30 мая вечером начальник политотдела Ищенко пригласил меня в баню. Она, как и медицинский пункт, располагалась в Хомутовой балке. Баня чудом уцелела во время последних бомбежек и пока работала на полную мощность. Сотни наших бойцов каждый день приходили туда, смывали с себя окопную грязь и получали чистое белье, которое беспрерывно доставлялось из города. При бане существовала и парикмахерская.
Кто из нас тогда предполагал, что мы моемся и меняем белье на севастопольской земле последний раз, что не только сходить в баню, но и умываться вскоре будет некогда и нечем.
— После баньки неплохо было бы холодного кваску испить, — мечтал вслух Ищенко, — а еще лучше бы пива...
— Перестань дразнить. Сейчас стакан чаю и то не достать.
— Не отчаивайся. Пока у нас есть Будяков и Анна Яковлевна, у нас все будет. Пойдем в санчасть.
Но залезать в темную сырую нору не хотелось. Мы опустились на траву, еще не поблекшую от солнца и порохового дыма. Над головой, в ослепительно ярком небе, гудели самолеты. Где-то совсем поблизости слышались стрельба, взрывы. Но мы уже привыкли к этому шуму. Я лежал, закинув руки за голову. Ищенко сидел рядом и читал только что полученное письмо из Сухуми.
— Там идут сплошные дожди, а здесь жара и пыль, — ворчал Александр Митрофанович, сердито поглядывая на палящее солнце. [178]

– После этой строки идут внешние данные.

This is an optimization exercise on Yosys and OpenROAD, whose aim is small area, a short achievable clock period and few clock cycles per item, not a production implementation. Function was checked by simulation only, so behaviour that the tests miss may differ from the original. No activity file was given, so power comes from the tool's default toggle rates.

==> flow/design.v (outline; a module is shown in full before it is edited, if it fits) <==
// module pm32: 1268 lines
// module ENG: 8 lines
// module EONE: 7 lines
// module ETWO: 8 lines
// module XN: 7 lines
// module SELN: 9 lines
// module SEL: 9 lines
// module FA: 10 lines
// module XR: 7 lines
// module FSA: 10 lines
// module FSAN: 10 lines
// module XRN: 7 lines
// module G0: 7 lines
// module G1: 7 lines
// module G2: 7 lines
// module G3: 7 lines
// module H0: 7 lines
// module H1: 7 lines
// module H2: 7 lines
// module H3: 7 lines
// module H4: 8 lines
// module H5: 7 lines
// module H6: 8 lines
// module H7: 8 lines
// module H8: 8 lines
// module H9: 6 lines
// module H10: 7 lines
module pm32 (
    input  logic          clk,
    input  logic          rst,
    input  logic          start,
    input  logic [31:0]   mc,
    input  logic [31:0]   mp,
    output logic [63:0]   p,
    output logic          done,
    input  logic          op  
);
  // ...
==> flow/flow/run.sh <==
#!/bin/bash
# The standard layout, with the port buffers chosen here instead of by
# buffer_ports itself (it picks a slow delay buffer on sky130hd): buf_4 on the
# inputs, which feed the multiplier's wide fanout, and on the outputs.
set -euo pipefail
export DONT_BUFFER_PORTS=1
export PRE_GLOBAL_PLACE_TCL="$PWD/flow/ports.tcl"
export POST_GLOBAL_PLACE_TCL="$PWD/flow/ports_post.tcl"
bash standard.sh > standard.log 2>&1
==> flow/flow/ports.tcl <==
# Sourced by ORFS's global_place.tcl before placement (DONT_BUFFER_PORTS=1
# skips its own buffer_ports call): every input and output port gets a buffer.
# They are kept from remove_buffers, which runs next, by dont_touch until
# placement is done (ports_post.tcl).
buffer_ports -inputs -buffer_cell sky130_fd_sc_hd__buf_4
buffer_ports -outputs -buffer_cell sky130_fd_sc_hd__buf_4
set port_bufs [concat [get_cells input*] [get_cells output*]]
puts "port buffers: [llength $port_bufs]"
set_dont_touch $port_bufs
==> flow/flow/ports_post.tcl <==
# Sourced by ORFS's global_place.tcl after placement: the port buffers may be
# resized again from here on.
set port_bufs [concat [get_cells input*] [get_cells output*]]
puts "port buffers after placement: [llength $port_bufs]"
unset_dont_touch $port_bufs
==> flow/standard.sh <==
#!/bin/bash
# synth_recipe.tcl (not shown) runs the flow's synth.tcl, then flattens the netlist and writes it again
# the make line also repeats each setting of config.mk as NAME=value (left out here)
make -C /OpenROAD-flow-scripts/flow DESIGN_CONFIG=/design/flow/config.mk WORK_HOME=/design/flow/orfs CLKGATE_MAP_FILE= SYNTH_SCRIPT=/design/flow/synth_recipe.tcl "${@:-finish}"
==> flow/config.mk <==
export PLATFORM = sky130hd
export DESIGN_NAME = pm32
export DESIGN_NICKNAME = pm32
export VERILOG_FILES = /design/flow/design.v
export SDC_FILE = /design/flow/constraint.sdc
export NUM_CORES = 4
export LEC_CHECK = 0
export CAP_MARGIN = 20
export CORE_MARGIN = 2
export CORE_UTILIZATION = 40
export CTS_BUF_LIST = sky130_fd_sc_hd__clkbuf_4 sky130_fd_sc_hd__clkbuf_8
export PLACE_DENSITY = 0.8
export SETUP_SLACK_MARGIN = 0.6
export SLEW_MARGIN = 20
export SYNTH_HIERARCHICAL = 1
==> flow/constraint.sdc <==
create_clock -name core_clock -period 5.0 [get_ports {clk}]
set_input_delay 1.0000 -clock core_clock [delete_from_list [all_inputs] [get_ports {clk}]]
set_output_delay 1.0000 -clock core_clock [all_outputs]
set_load 0.01 [all_outputs]
==> impl_metrics.py, run 1 <==
metrics = {
    "worst_setup_path": {
        "startpoint": "rc[12]$_DFFE_PP_",
        "crit_top_cell": "a21oi_2",
        "cp_data_arrival_time_ps": 3410,
        "critical-path-top-delay-family": "compound AO/OA/AOI/OAI gates",
        "critical_path_class": "reg -> out",
        "cp.depth": 12,
    },
    "cells_and_area": {
        "regArea_um2": 4109,
        "instances_no_fill": 3682,
        "top_regs": "rs x51, rc x49, rt x23",
        "largest_reg_flops": 51,
        "finish.utilization": 0.4712,
        "multi_input_area_share": 0.7247,
        "antennaDiodeCount": 2,
        "fill_cells": 5766,
    },
    "sta": {
        "finalCriticalPeriod_ps": 4415,
        "maxSlewViolCount": 0,
    },
    "pwr": {
        "p_comb_mw": 22.9,
        "pwr-share-comb": 0.854,
        "swShare": 0.4800,
        "seq-power_mw": 3.05,
        "power_clock_mw": 0.884,
    },
    "die": {
        "die_h_um": 260.0,
        "die-area_um2": 67610,
        "nWellTaps": 855,
        "top_level_ports": 133,
    },
    "global_route": {
        "grt_pass1_wl_mm": 125.3,
        "use_met2": 0.3868,
        "grt_pass1_vias": 21860,
        "grt_use_met3": 0.06511,
    },
    "logic_synthesis": {
        "seq_area_frac_synth": 0.1567,
        "yosys.area.top_type": "fa_1",
        "ys_seq_elements": 137,
        "yosys_most_used_dff": "edfxtp_1",
        "synthTopCellsByArea": "fa_1, xnor2_1, edfxtp_1",
        "yosys-top-cells-count": "xnor2_1, o22ai_1, fa_1, edfxtp_1, inv_1",
    },
    "routing": {
        "dr_wl_met2_mm": 37.37,
        "route.vias.total": 21800,
        "wl_per_cell_um": 22.16,
        "top_layer": "met4",
        "routed_wl_mm": 81.61,
    },
    "outcome": {
        "outcome": "timing/DRC/antenna clean",
    },
    "placed_design": {
        "portBuffers": 131,
    },
    "clocking": {
        "post_cts_buffers": 6,
    },
}
Testbench counts, summed over its fixed seeds: cycles 1,600, items 1,600.
==> inputs of run 2 (changes only) <==
--- a/flow/config.mk
+++ b/flow/config.mk
@@ -7,8 +7,7 @@
 export LEC_CHECK = 0
 export CAP_MARGIN = 20
 export CORE_MARGIN = 2
-export CORE_UTILIZATION = 40
-export CTS_BUF_LIST = sky130_fd_sc_hd__clkbuf_4 sky130_fd_sc_hd__clkbuf_8
+export CORE_UTILIZATION = 70
 export PLACE_DENSITY = 0.8
 export SETUP_SLACK_MARGIN = 0.6
 export SLEW_MARGIN = 20
==> run 2 against run 1 <==
Still clean on timing, DRC and antenna. Synthesized area stayed put. Synthesized cell count stayed put. Non-clock buffer count is 10 higher. Global-route usage is 23 points higher. Combinational power is 4% higher. Clock-buffer cell count is 1 lower. Maximum frequency is 0.85% lower. Design area is 0.96% higher. Critical endpoint unchanged. Highest routed layer is now met5.
==> impl_metrics.py, run 2 <==
metrics = {
    "outcome": {
        "outcome": "timing/DRC/antenna clean",
    },
    "die": {
        "die_w_um": 197.5,
        "core_area_um2": 36790,
        "rows": 70,
        "die_h_um": 197.5,
        "start_util": 0.7128,
        "top_level_ports": 133,
        "die-area_um2": 39020,
    },
    "sta": {
        "worstMarginPinSlew_ps": 1003,
        "post-route-period-util": 0.8905,
        "fin_worst_skew_ps": 0,
        "slew_headroom": 0.3312,
        "hold_violations": 0,
        "finalCriticalPeriod_ps": 4452,
        "max_clock_freq_mhz": 224.6,
        "fin_tns_setup_ps": 0,
        "maxSlewViolCount": 0,
        "rsz0062_at_grt": "true",
        "setup_violations": 0,
        "fin_ws_ps": 547.7,
    },
    "global_route": {
        "grt_max_degree": 78,
        "globalRouteOverflowTotal": 0,
        "grt_pass1_vias": 23620,
        "grt_pass1_wl_mm": 137.1,
        "antenna_found_initial": 1,
        "grt.total_usage": 0.4745,
    },
    "logic_synthesis": {
        "yosys-top-cells-count": "xnor2_1, o22ai_1, fa_1, edfxtp_1, inv_1",
        "synth.cell_area_um2": 26220,
        "synth-async-reset-ratio": 0.007299,
        "ys_seq_elements": 137,
        "seq_area_frac_synth": 0.1567,
        "yosys_warnings": 9,
        "synth_cell_type_count": 21,
        "yosysMostFrequentCell": "xnor2_1",
        "synthCells": 2526,
        "yosys.area.top_type": "fa_1",
        "yosys_most_used_dff": "edfxtp_1",
        "synth.top_cell.area_share": 0.3207,
        "synth-edff-count": 136,
        "avgSynthCellArea_um2": 10.38,
        "synthTopCellsByArea": "fa_1, xnor2_1, edfxtp_1",
    },
    "worst_setup_path": {
        "critPathSlowestCell": "fa_1",
        "required_ps": 4000,
        "worst_path_largest_cell_delay_ps": 590,
        "worstPathMaxFanout": 3,
        "start_kind": "flop",
        "critical-path-top-delay-family": "compound AO/OA/AOI/OAI gates",
        "cp_data_arrival_time_ps": 3450,
        "crit_chain": "fa_1 -> xor2_2 -> o21ai_4 -> a21oi_4 -> o21ai_4 -> a21oi_2 -> o21ai_1 -> a21oi_2 -> o21ai_1 -> xnor2_1 -> buf_4 -> buf_6",
        "critical_path_class": "reg -> out",
        "reg2reg_slack_ps": 4280,
        "critPathBufInv": 2,
        "end_kind": "output pin",
    },
    "clocking": {
        "htreeDepth": 4,
        "cts_sinks": 137,
        "cts_hold_buf": 0,
        "cts_tree": "yes",
        "cts-root-buf": "clkbuf_16",
        "clk_pin_slew_ps": 90,
        "clkLatencyLatePin_ps": 460,
        "cts_buffer_depth": 2,
        "cts_made_buffers": 17,
    },
    "pwr": {
        "pwr-share-comb": 0.840,
        "p_sw_mw": 13.83,
        "seq_power_share": 0.108,
        "intPower_mw": 14.63,
        "leakage_nw": 10.99,
        "swShare": 0.4861,
        "power-per-cell-area_nw_per_um2": 926.3,
        "pwr-share-clk": 0.052,
        "ir_drop_v": 0.0007348,
    },
    "routing": {
        "route.vias.total": 23690,
        "vias_per_cell": 7.172,
        "post-route-drc-count": 0,
        "routed_wl_mm": 92.57,
        "drt_iter0_drc": 3378,
        "wl_per_cell_um": 28.03,
        "drt-pass1-iter-count": 9,
        "ant_nets": 0,
    },
    "cells_and_area": {
        "top_regs": "rs x51, rc x49, rt x23",
        "final_common_cell": "xnor2_1",
        "final_cell_area_um2": 30720,
        "largest_reg_flops": 51,
        "finish.utilization": 0.8351,
        "mostFrequentLayoutCells": "xnor2_1, o22ai_1, fa_1, buf_4, edfxtp_1",
        "fill_cells": 2115,
        "max_flop_register": "rs",
        "syn_to_final_growth_pct": 17.17,
        "layout-drive-gt1-share": 0.2089,
        "fin_nets": 3312,
    },
    "worst_hold_path": {
        "hold_class": "in -> async",
    },
    "placed_design": {
        "postPlaceCellArea_um2": 29100,
        "portBuffers": 131,
        "place_ws_ps": 87.88,
        "hpwl_mm": 69.81,
    },
    "job": {
        "cap_violations": 0,
    },
}
run 2: cell counts after synthesis:
Identical to the previous run, type by type.
run 2: power groups by stage:
stage,combinational [mW],clock (mW),sequential (mW)
after detailed placement,21.6,0,3.08
after CTS,22.1,1.49,3.07
after global routing,25.4,1.52,3.13
after global placement,20.7,0,3.04
after floorplan,14.3,0,3.02
final,23.9,1.48,3.08
run 2: layer usage:
layer | track usage | wire length (µm) | up-vias
met2 | 0.7107 | 40130 | 2166
met1 | 0.6135 | 32160 | 11500
met4 | 0.2467 | 5812 | 2
met3 | 0.1646 | 14450 | 447
li1 | - | - | 9569
met5 | 0 | 15 | -
run 2: layout make-up:
cell class                 instances  area [µm²]  area share
multi-input combinational       2224       22290      0.7256
sequential                       137        4109      0.1338
timing repair buffer             268        2227     0.07250
tap                              468       585.6     0.01906
inverter                         124       465.4     0.01515
clock buffer                      17       425.4     0.01385
buffer                            52       390.4     0.01271
clock inverter                    12       224.0    0.007290
antenna                            1       2.502  0.00008146
run 2: modules after synthesis, one instance, submodules excluded, a selection:
module	copies in the design	flops+latches	area [µm²]
H8	7	0	12.51
pm32	1	137	4870
H5	64	0	3.754
SELN	16	0	8.758
H7	20	0	12.51
FA	420	0	20.02
H9	2	0	3.754
G3	15	0	3.754
SEL	512	0	6.256
G1	25	0	3.754
H0	79	0	8.758
H3	30	0	6.256
EONE	32	0	8.758
run 2: logic make-up after synthesis:
group,count (synthesis),share of synthesized area
simple gates,297,0.05512
buf+inv,176,0.03264
other cells,2,0.0002864
compound gates,748,0.1853
flops,137,0.1567
xor+xnor,746,0.2492
fa+ha+maj,420,0.3207
run 2: stage by stage:
stage | instances | power (mW) | hold WS [ps]
after floorplan | 2535 | 17.30 | 503.9
after global placement | 3244 | 23.72 | 448.9
after detailed placement | 3244 | 24.69 | 471.6
after CTS | 3273 | 26.62 | 375.3
after global routing | 3303 | 30.03 | 378.6
final | 3303 | 28.46 | 383.3
run 2: what timing repair did:
action                                  in CTS  in global routing
endpoints found under the setup margin      25                 57
resized for setup                           29                108
pin swaps                                    1                 35
buffers inserted                             0                 26
cloned                                       0                  3
run 2: final timing paths:
check,endpoint,cells past startpoint,start
max,p[50],12,rt[24]$_DFFE_PP_
min,done$_DFFE_PP0P_,2,rst
max reg2reg,done$_DFFE_PP0P_,1,done$_DFFE_PP0P_
min reg2reg,done$_DFFE_PP0P_,1,done$_DFFE_PP0P_
max in group asynchronous,done$_DFFE_PP0P_,2,rst
min in group core_clock,done$_DFFE_PP0P_,1,done$_DFFE_PP0P_
==> inputs of run 3 (changes only) <==
--- a/flow/config.mk
+++ b/flow/config.mk
@@ -7,7 +7,7 @@
 export LEC_CHECK = 0
 export CAP_MARGIN = 20
 export CORE_MARGIN = 2
-export CORE_UTILIZATION = 70
+export CORE_UTILIZATION = 55
 export PLACE_DENSITY = 0.8
 export SETUP_SLACK_MARGIN = 0.6
 export SLEW_MARGIN = 20
==> run 3 against run 2 <==
Setup slack better by 46 ps. Still clean. Critical path type unchanged. First-iteration DRC count fell by 20%. Combinational power hardly changed. Clock-buffer cell count increased by 1.
==> impl_metrics.py, run 3 <==
metrics = {
    "sta": {
        "setup_violations": 0,
        "slew_headroom": 0.4531,
        "maxSlewViolCount": 0,
        "worstMarginPinSlew_ps": 820.4,
        "hold_violations": 0,
        "rsz0062_at_grt": "true",
        "fin_tns_setup_ps": 0,
        "finalCriticalPeriod_ps": 4406,
        "max_clock_freq_mhz": 227.0,
        "post-route-period-util": 0.8812,
        "fin_worst_skew_ps": 0,
    },
    "logic_synthesis": {
        "synthCells": 2526,
        "yosys_warnings": 9,
        "synth-async-reset-ratio": 0.007299,
        "seq_area_frac_synth": 0.1567,
        "yosys-top-cells-count": "xnor2_1, o22ai_1, fa_1, edfxtp_1, inv_1",
        "avgSynthCellArea_um2": 10.38,
        "yosys_most_used_dff": "edfxtp_1",
        "synth.cell_area_um2": 26220,
        "synthTopCellsByArea": "fa_1, xnor2_1, edfxtp_1",
        "synth-edff-count": 136,
        "yosys.area.top_type": "fa_1",
        "yosysMostFrequentCell": "xnor2_1",
        "ys_seq_elements": 137,
        "synth_cell_type_count": 21,
        "synth.top_cell.area_share": 0.3207,
    },
    "worst_setup_path": {
        "rr_worst_depth": 1,
        "critPathBufInv": 2,
        "reg2reg_to": "done$_DFFE_PP0P_",
        "reg2reg_from": "done$_DFFE_PP0P_",
        "start_kind": "flop",
        "required_ps": 4000,
        "worst_path_largest_cell_delay_ps": 630,
        "critical_path_class": "reg -> out",
        "cp_data_arrival_time_ps": 3410,
        "end_kind": "output pin",
        "critPathSlowestCell": "fa_2",
        "reg2reg_slack_ps": 4300,
        "critical-path-top-delay-family": "compound AO/OA/AOI/OAI gates",
        "crit_chain": "fa_2 -> xor2_2 -> o21ai_1 -> a21oi_2 -> o21ai_2 -> a21oi_2 -> o21ai_2 -> a21oi_4 -> o21ai_1 -> xnor2_1 -> buf_4 -> buf_4",
        "worstPathMaxFanout": 3,
    },
    "die": {
        "start_util": 0.5538,
        "die_h_um": 222.3,
        "die_w_um": 222.3,
        "die-area_um2": 49430,
        "top_level_ports": 133,
        "rows": 80,
        "core_area_um2": 47350,
    },
    "placed_design": {
        "portBuffers": 131,
        "postPlaceCellArea_um2": 29390,
        "hpwl_mm": 71.46,
    },
    "clocking": {
        "htreeDepth": 4,
        "clkLatencyLatePin_ps": 480,
        "cts_sinks": 137,
        "cts_tree": "yes",
        "cts_hold_buf": 0,
        "cts_made_buffers": 17,
        "clk_pin_slew_ps": 60,
        "cts-root-buf": "clkbuf_16",
        "cts_buffer_depth": 2,
    },
    "routing": {
        "wl_per_cell_um": 25.80,
        "drt_iter0_drc": 2702,
        "routed_wl_mm": 89.12,
        "vias_per_cell": 6.463,
        "ant_nets": 0,
        "drt-pass1-iter-count": 6,
        "post-route-drc-count": 0,
        "route.vias.total": 22330,
    },
    "pwr": {
        "pwr-share-clk": 0.046,
        "seq_power_share": 0.109,
        "intPower_mw": 14.56,
        "swShare": 0.4848,
        "leakage_nw": 10.94,
        "p_sw_mw": 13.70,
        "power-per-cell-area_nw_per_um2": 919.5,
        "ir_drop_v": 0.0006531,
        "pwr-share-comb": 0.845,
    },
    "cells_and_area": {
        "mostFrequentLayoutCells": "xnor2_1, o22ai_1, fa_1, buf_4, edfxtp_1",
        "syn_to_final_growth_pct": 17.20,
        "fill_cells": 3773,
        "top_regs": "rs x51, rc x49, rt x23",
        "final_common_cell": "xnor2_1",
        "final_cell_area_um2": 30730,
        "max_flop_register": "rs",
        "layout-drive-gt1-share": 0.2106,
        "largest_reg_flops": 51,
        "fin_nets": 3314,
    },
    "outcome": {
        "outcome": "timing/DRC/antenna clean",
    },
    "global_route": {
        "grt_max_degree": 88,
        "met1_usage": 0.5004,
        "grt.total_usage": 0.3617,
        "antenna_found_initial": 2,
        "grt_pass1_wl_mm": 133.5,
        "grt_use_met3": 0.08649,
        "globalRouteOverflowTotal": 0,
        "use_met2": 0.5459,
        "busiest_layer": "met2",
        "grt_pass1_vias": 22290,
    },
    "worst_hold_path": {
        "hold_class": "in -> async",
    },
    "job": {
        "cap_violations": 0,
    },
}
[run 3: cell counts after synthesis]
No cell type changed its count.
[run 3: metrics by stage]
step	cells	worst slack, ps	hold slack (ps)	util	power (mW)
finish	3455	593.8	348.4	0.6490	28.25
global route	3455	487.3	344.1	0.6490	30.03
CTS	3444	554.9	319.3	0.6376	26.98
detailed placement	3411	65.55	452.9	0.6207	25.09
global placement	3411	136.7	448.4	0.6207	24.65
floorplan	2535	607.7	503.9	-	17.30
[run 3: cells by family (layout without fill, tap and decap cells)]
group | count (synthesis) | after routing | synth area share
flops | 137 | 137 | 0.1567
other cells | 2 | 12 | 0.0002864
fa+ha+maj | 420 | 420 | 0.3207
simple gates | 297 | 297 | 0.05512
buf+inv | 176 | 480 | 0.03264
compound gates | 748 | 748 | 0.1853
xor+xnor | 746 | 746 | 0.2492
[run 3: worst max path at each step]
| stage | startpoint | endpoint | slack, ps | cells past startpoint |
|---|---|---|---|---|
| after floorplan | mp[5] | rc[10]$_DFFE_PP_ | 610 | 9 |
| after global placement | mp[11] | rc[10]$_DFFE_PP_ | 140 | 9 |
| after detailed placement | mp[23] | rt[34]$_DFFE_PP_ | 70 | 8 |
| after CTS | rs[33]$_DFFE_PP_ | p[48] | 550 | 12 |
| after global routing | rs[12]$_DFFE_PP_ | p[46] | 490 | 12 |
| final | rs[12]$_DFFE_PP_ | p[46] | 590 | 12 |
[run 3: final cells by class]
cell class                      instances  area [µm²]  share of cell area
Buffer                                 52       390.4             0.01270
Antenna cell                            1       2.502          0.00008143
Multi-Input combinational cell       2222       22230              0.7235
Clock inverter                         14       148.9            0.004845
Sequential cell                       137        4109              0.1337
Tap cell                              615       769.5             0.02504
Timing Repair Buffer                  272        2183             0.07105
Inverter                              124       465.4             0.01515
Clock buffer                           18       429.2             0.01397
[run 3: what timing repair did]
action                     in CTS  in global routing
resized for setup              36                 92
setup endpoints to repair      28                 48
setup buffers                   1                 10
pin swaps                       4                 11
[run 3: layer usage]
metal,vias to the layer above,part of all wire
met3,262,0.11
met1,11070,0.40
met4,2,0.046
met2,1426,0.44
li1,9572,-
met5,-,0.00052
[run 3: power by group through the flow]
stage | Combinational [mW] | Clock, mW | Sequential [mW]
floorplan | 14.3 | 0 | 3.02
global placement | 21.6 | 0 | 3.04
detailed placement | 22.0 | 0 | 3.08
CTS | 22.6 | 1.32 | 3.07
global route | 25.5 | 1.35 | 3.14
finish | 23.9 | 1.29 | 3.07
[run 3: per-module statistics from Yosys (local to each module, per instance), a selection]
module  times used  cell area (µm²)  cells inside
H6              57            8.758             1
H4              88            5.005             1
ETWO            32            18.77             3
G3              15            3.754             1
EONE            32            8.758             1
SEL            512            6.256             1
H1              49            8.758             1
H5              64            3.754             1
XN             528            8.758             1
ENG             16            11.26             1
G1              25            3.754             1
H7              20            12.51             2
==> inputs of run 4 (changes only) <==
--- a/flow/config.mk
+++ b/flow/config.mk
@@ -7,7 +7,7 @@
 export LEC_CHECK = 0
 export CAP_MARGIN = 20
 export CORE_MARGIN = 2
-export CORE_UTILIZATION = 55
+export CORE_UTILIZATION = 40
 export PLACE_DENSITY = 0.8
 export SETUP_SLACK_MARGIN = 0.6
 export SLEW_MARGIN = 20
==> run 4 against run 3 <==
Still clean. Register-to-register slack about the same. Clock skew unchanged. Design area shrank 0.58%. Routed wire length is 7.9% lower. Global-route usage fell by 12 points. Combinational power decreased by 5%. Power shrank 4.9%.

— Здравствуйте, Евгений Иванович! — услышали мы вдруг знакомый голос.
Я приподнялся. У входа в пещеру стоит Кето Хомерики. Она улыбается своей ослепительной улыбкой. В одной руке у нее чайник, в другой — две эмалированные кружки.
Милая Кето! Ее задушевный взгляд, бодрый и спокойный голос всегда действовали на нас, как материнская ласка.
Когда я видел лицо этой грузинской девушки, почему-то всегда вспоминал «Кавказского пленника» Лермонтова. Вот и сейчас она стоит передо мной как та «черкешенка младая», только не с кувшином на плече, а с чайником, и, вместо белого платка, длинных панталон и туфель с загнутыми носками, одета она в солдатскую форму.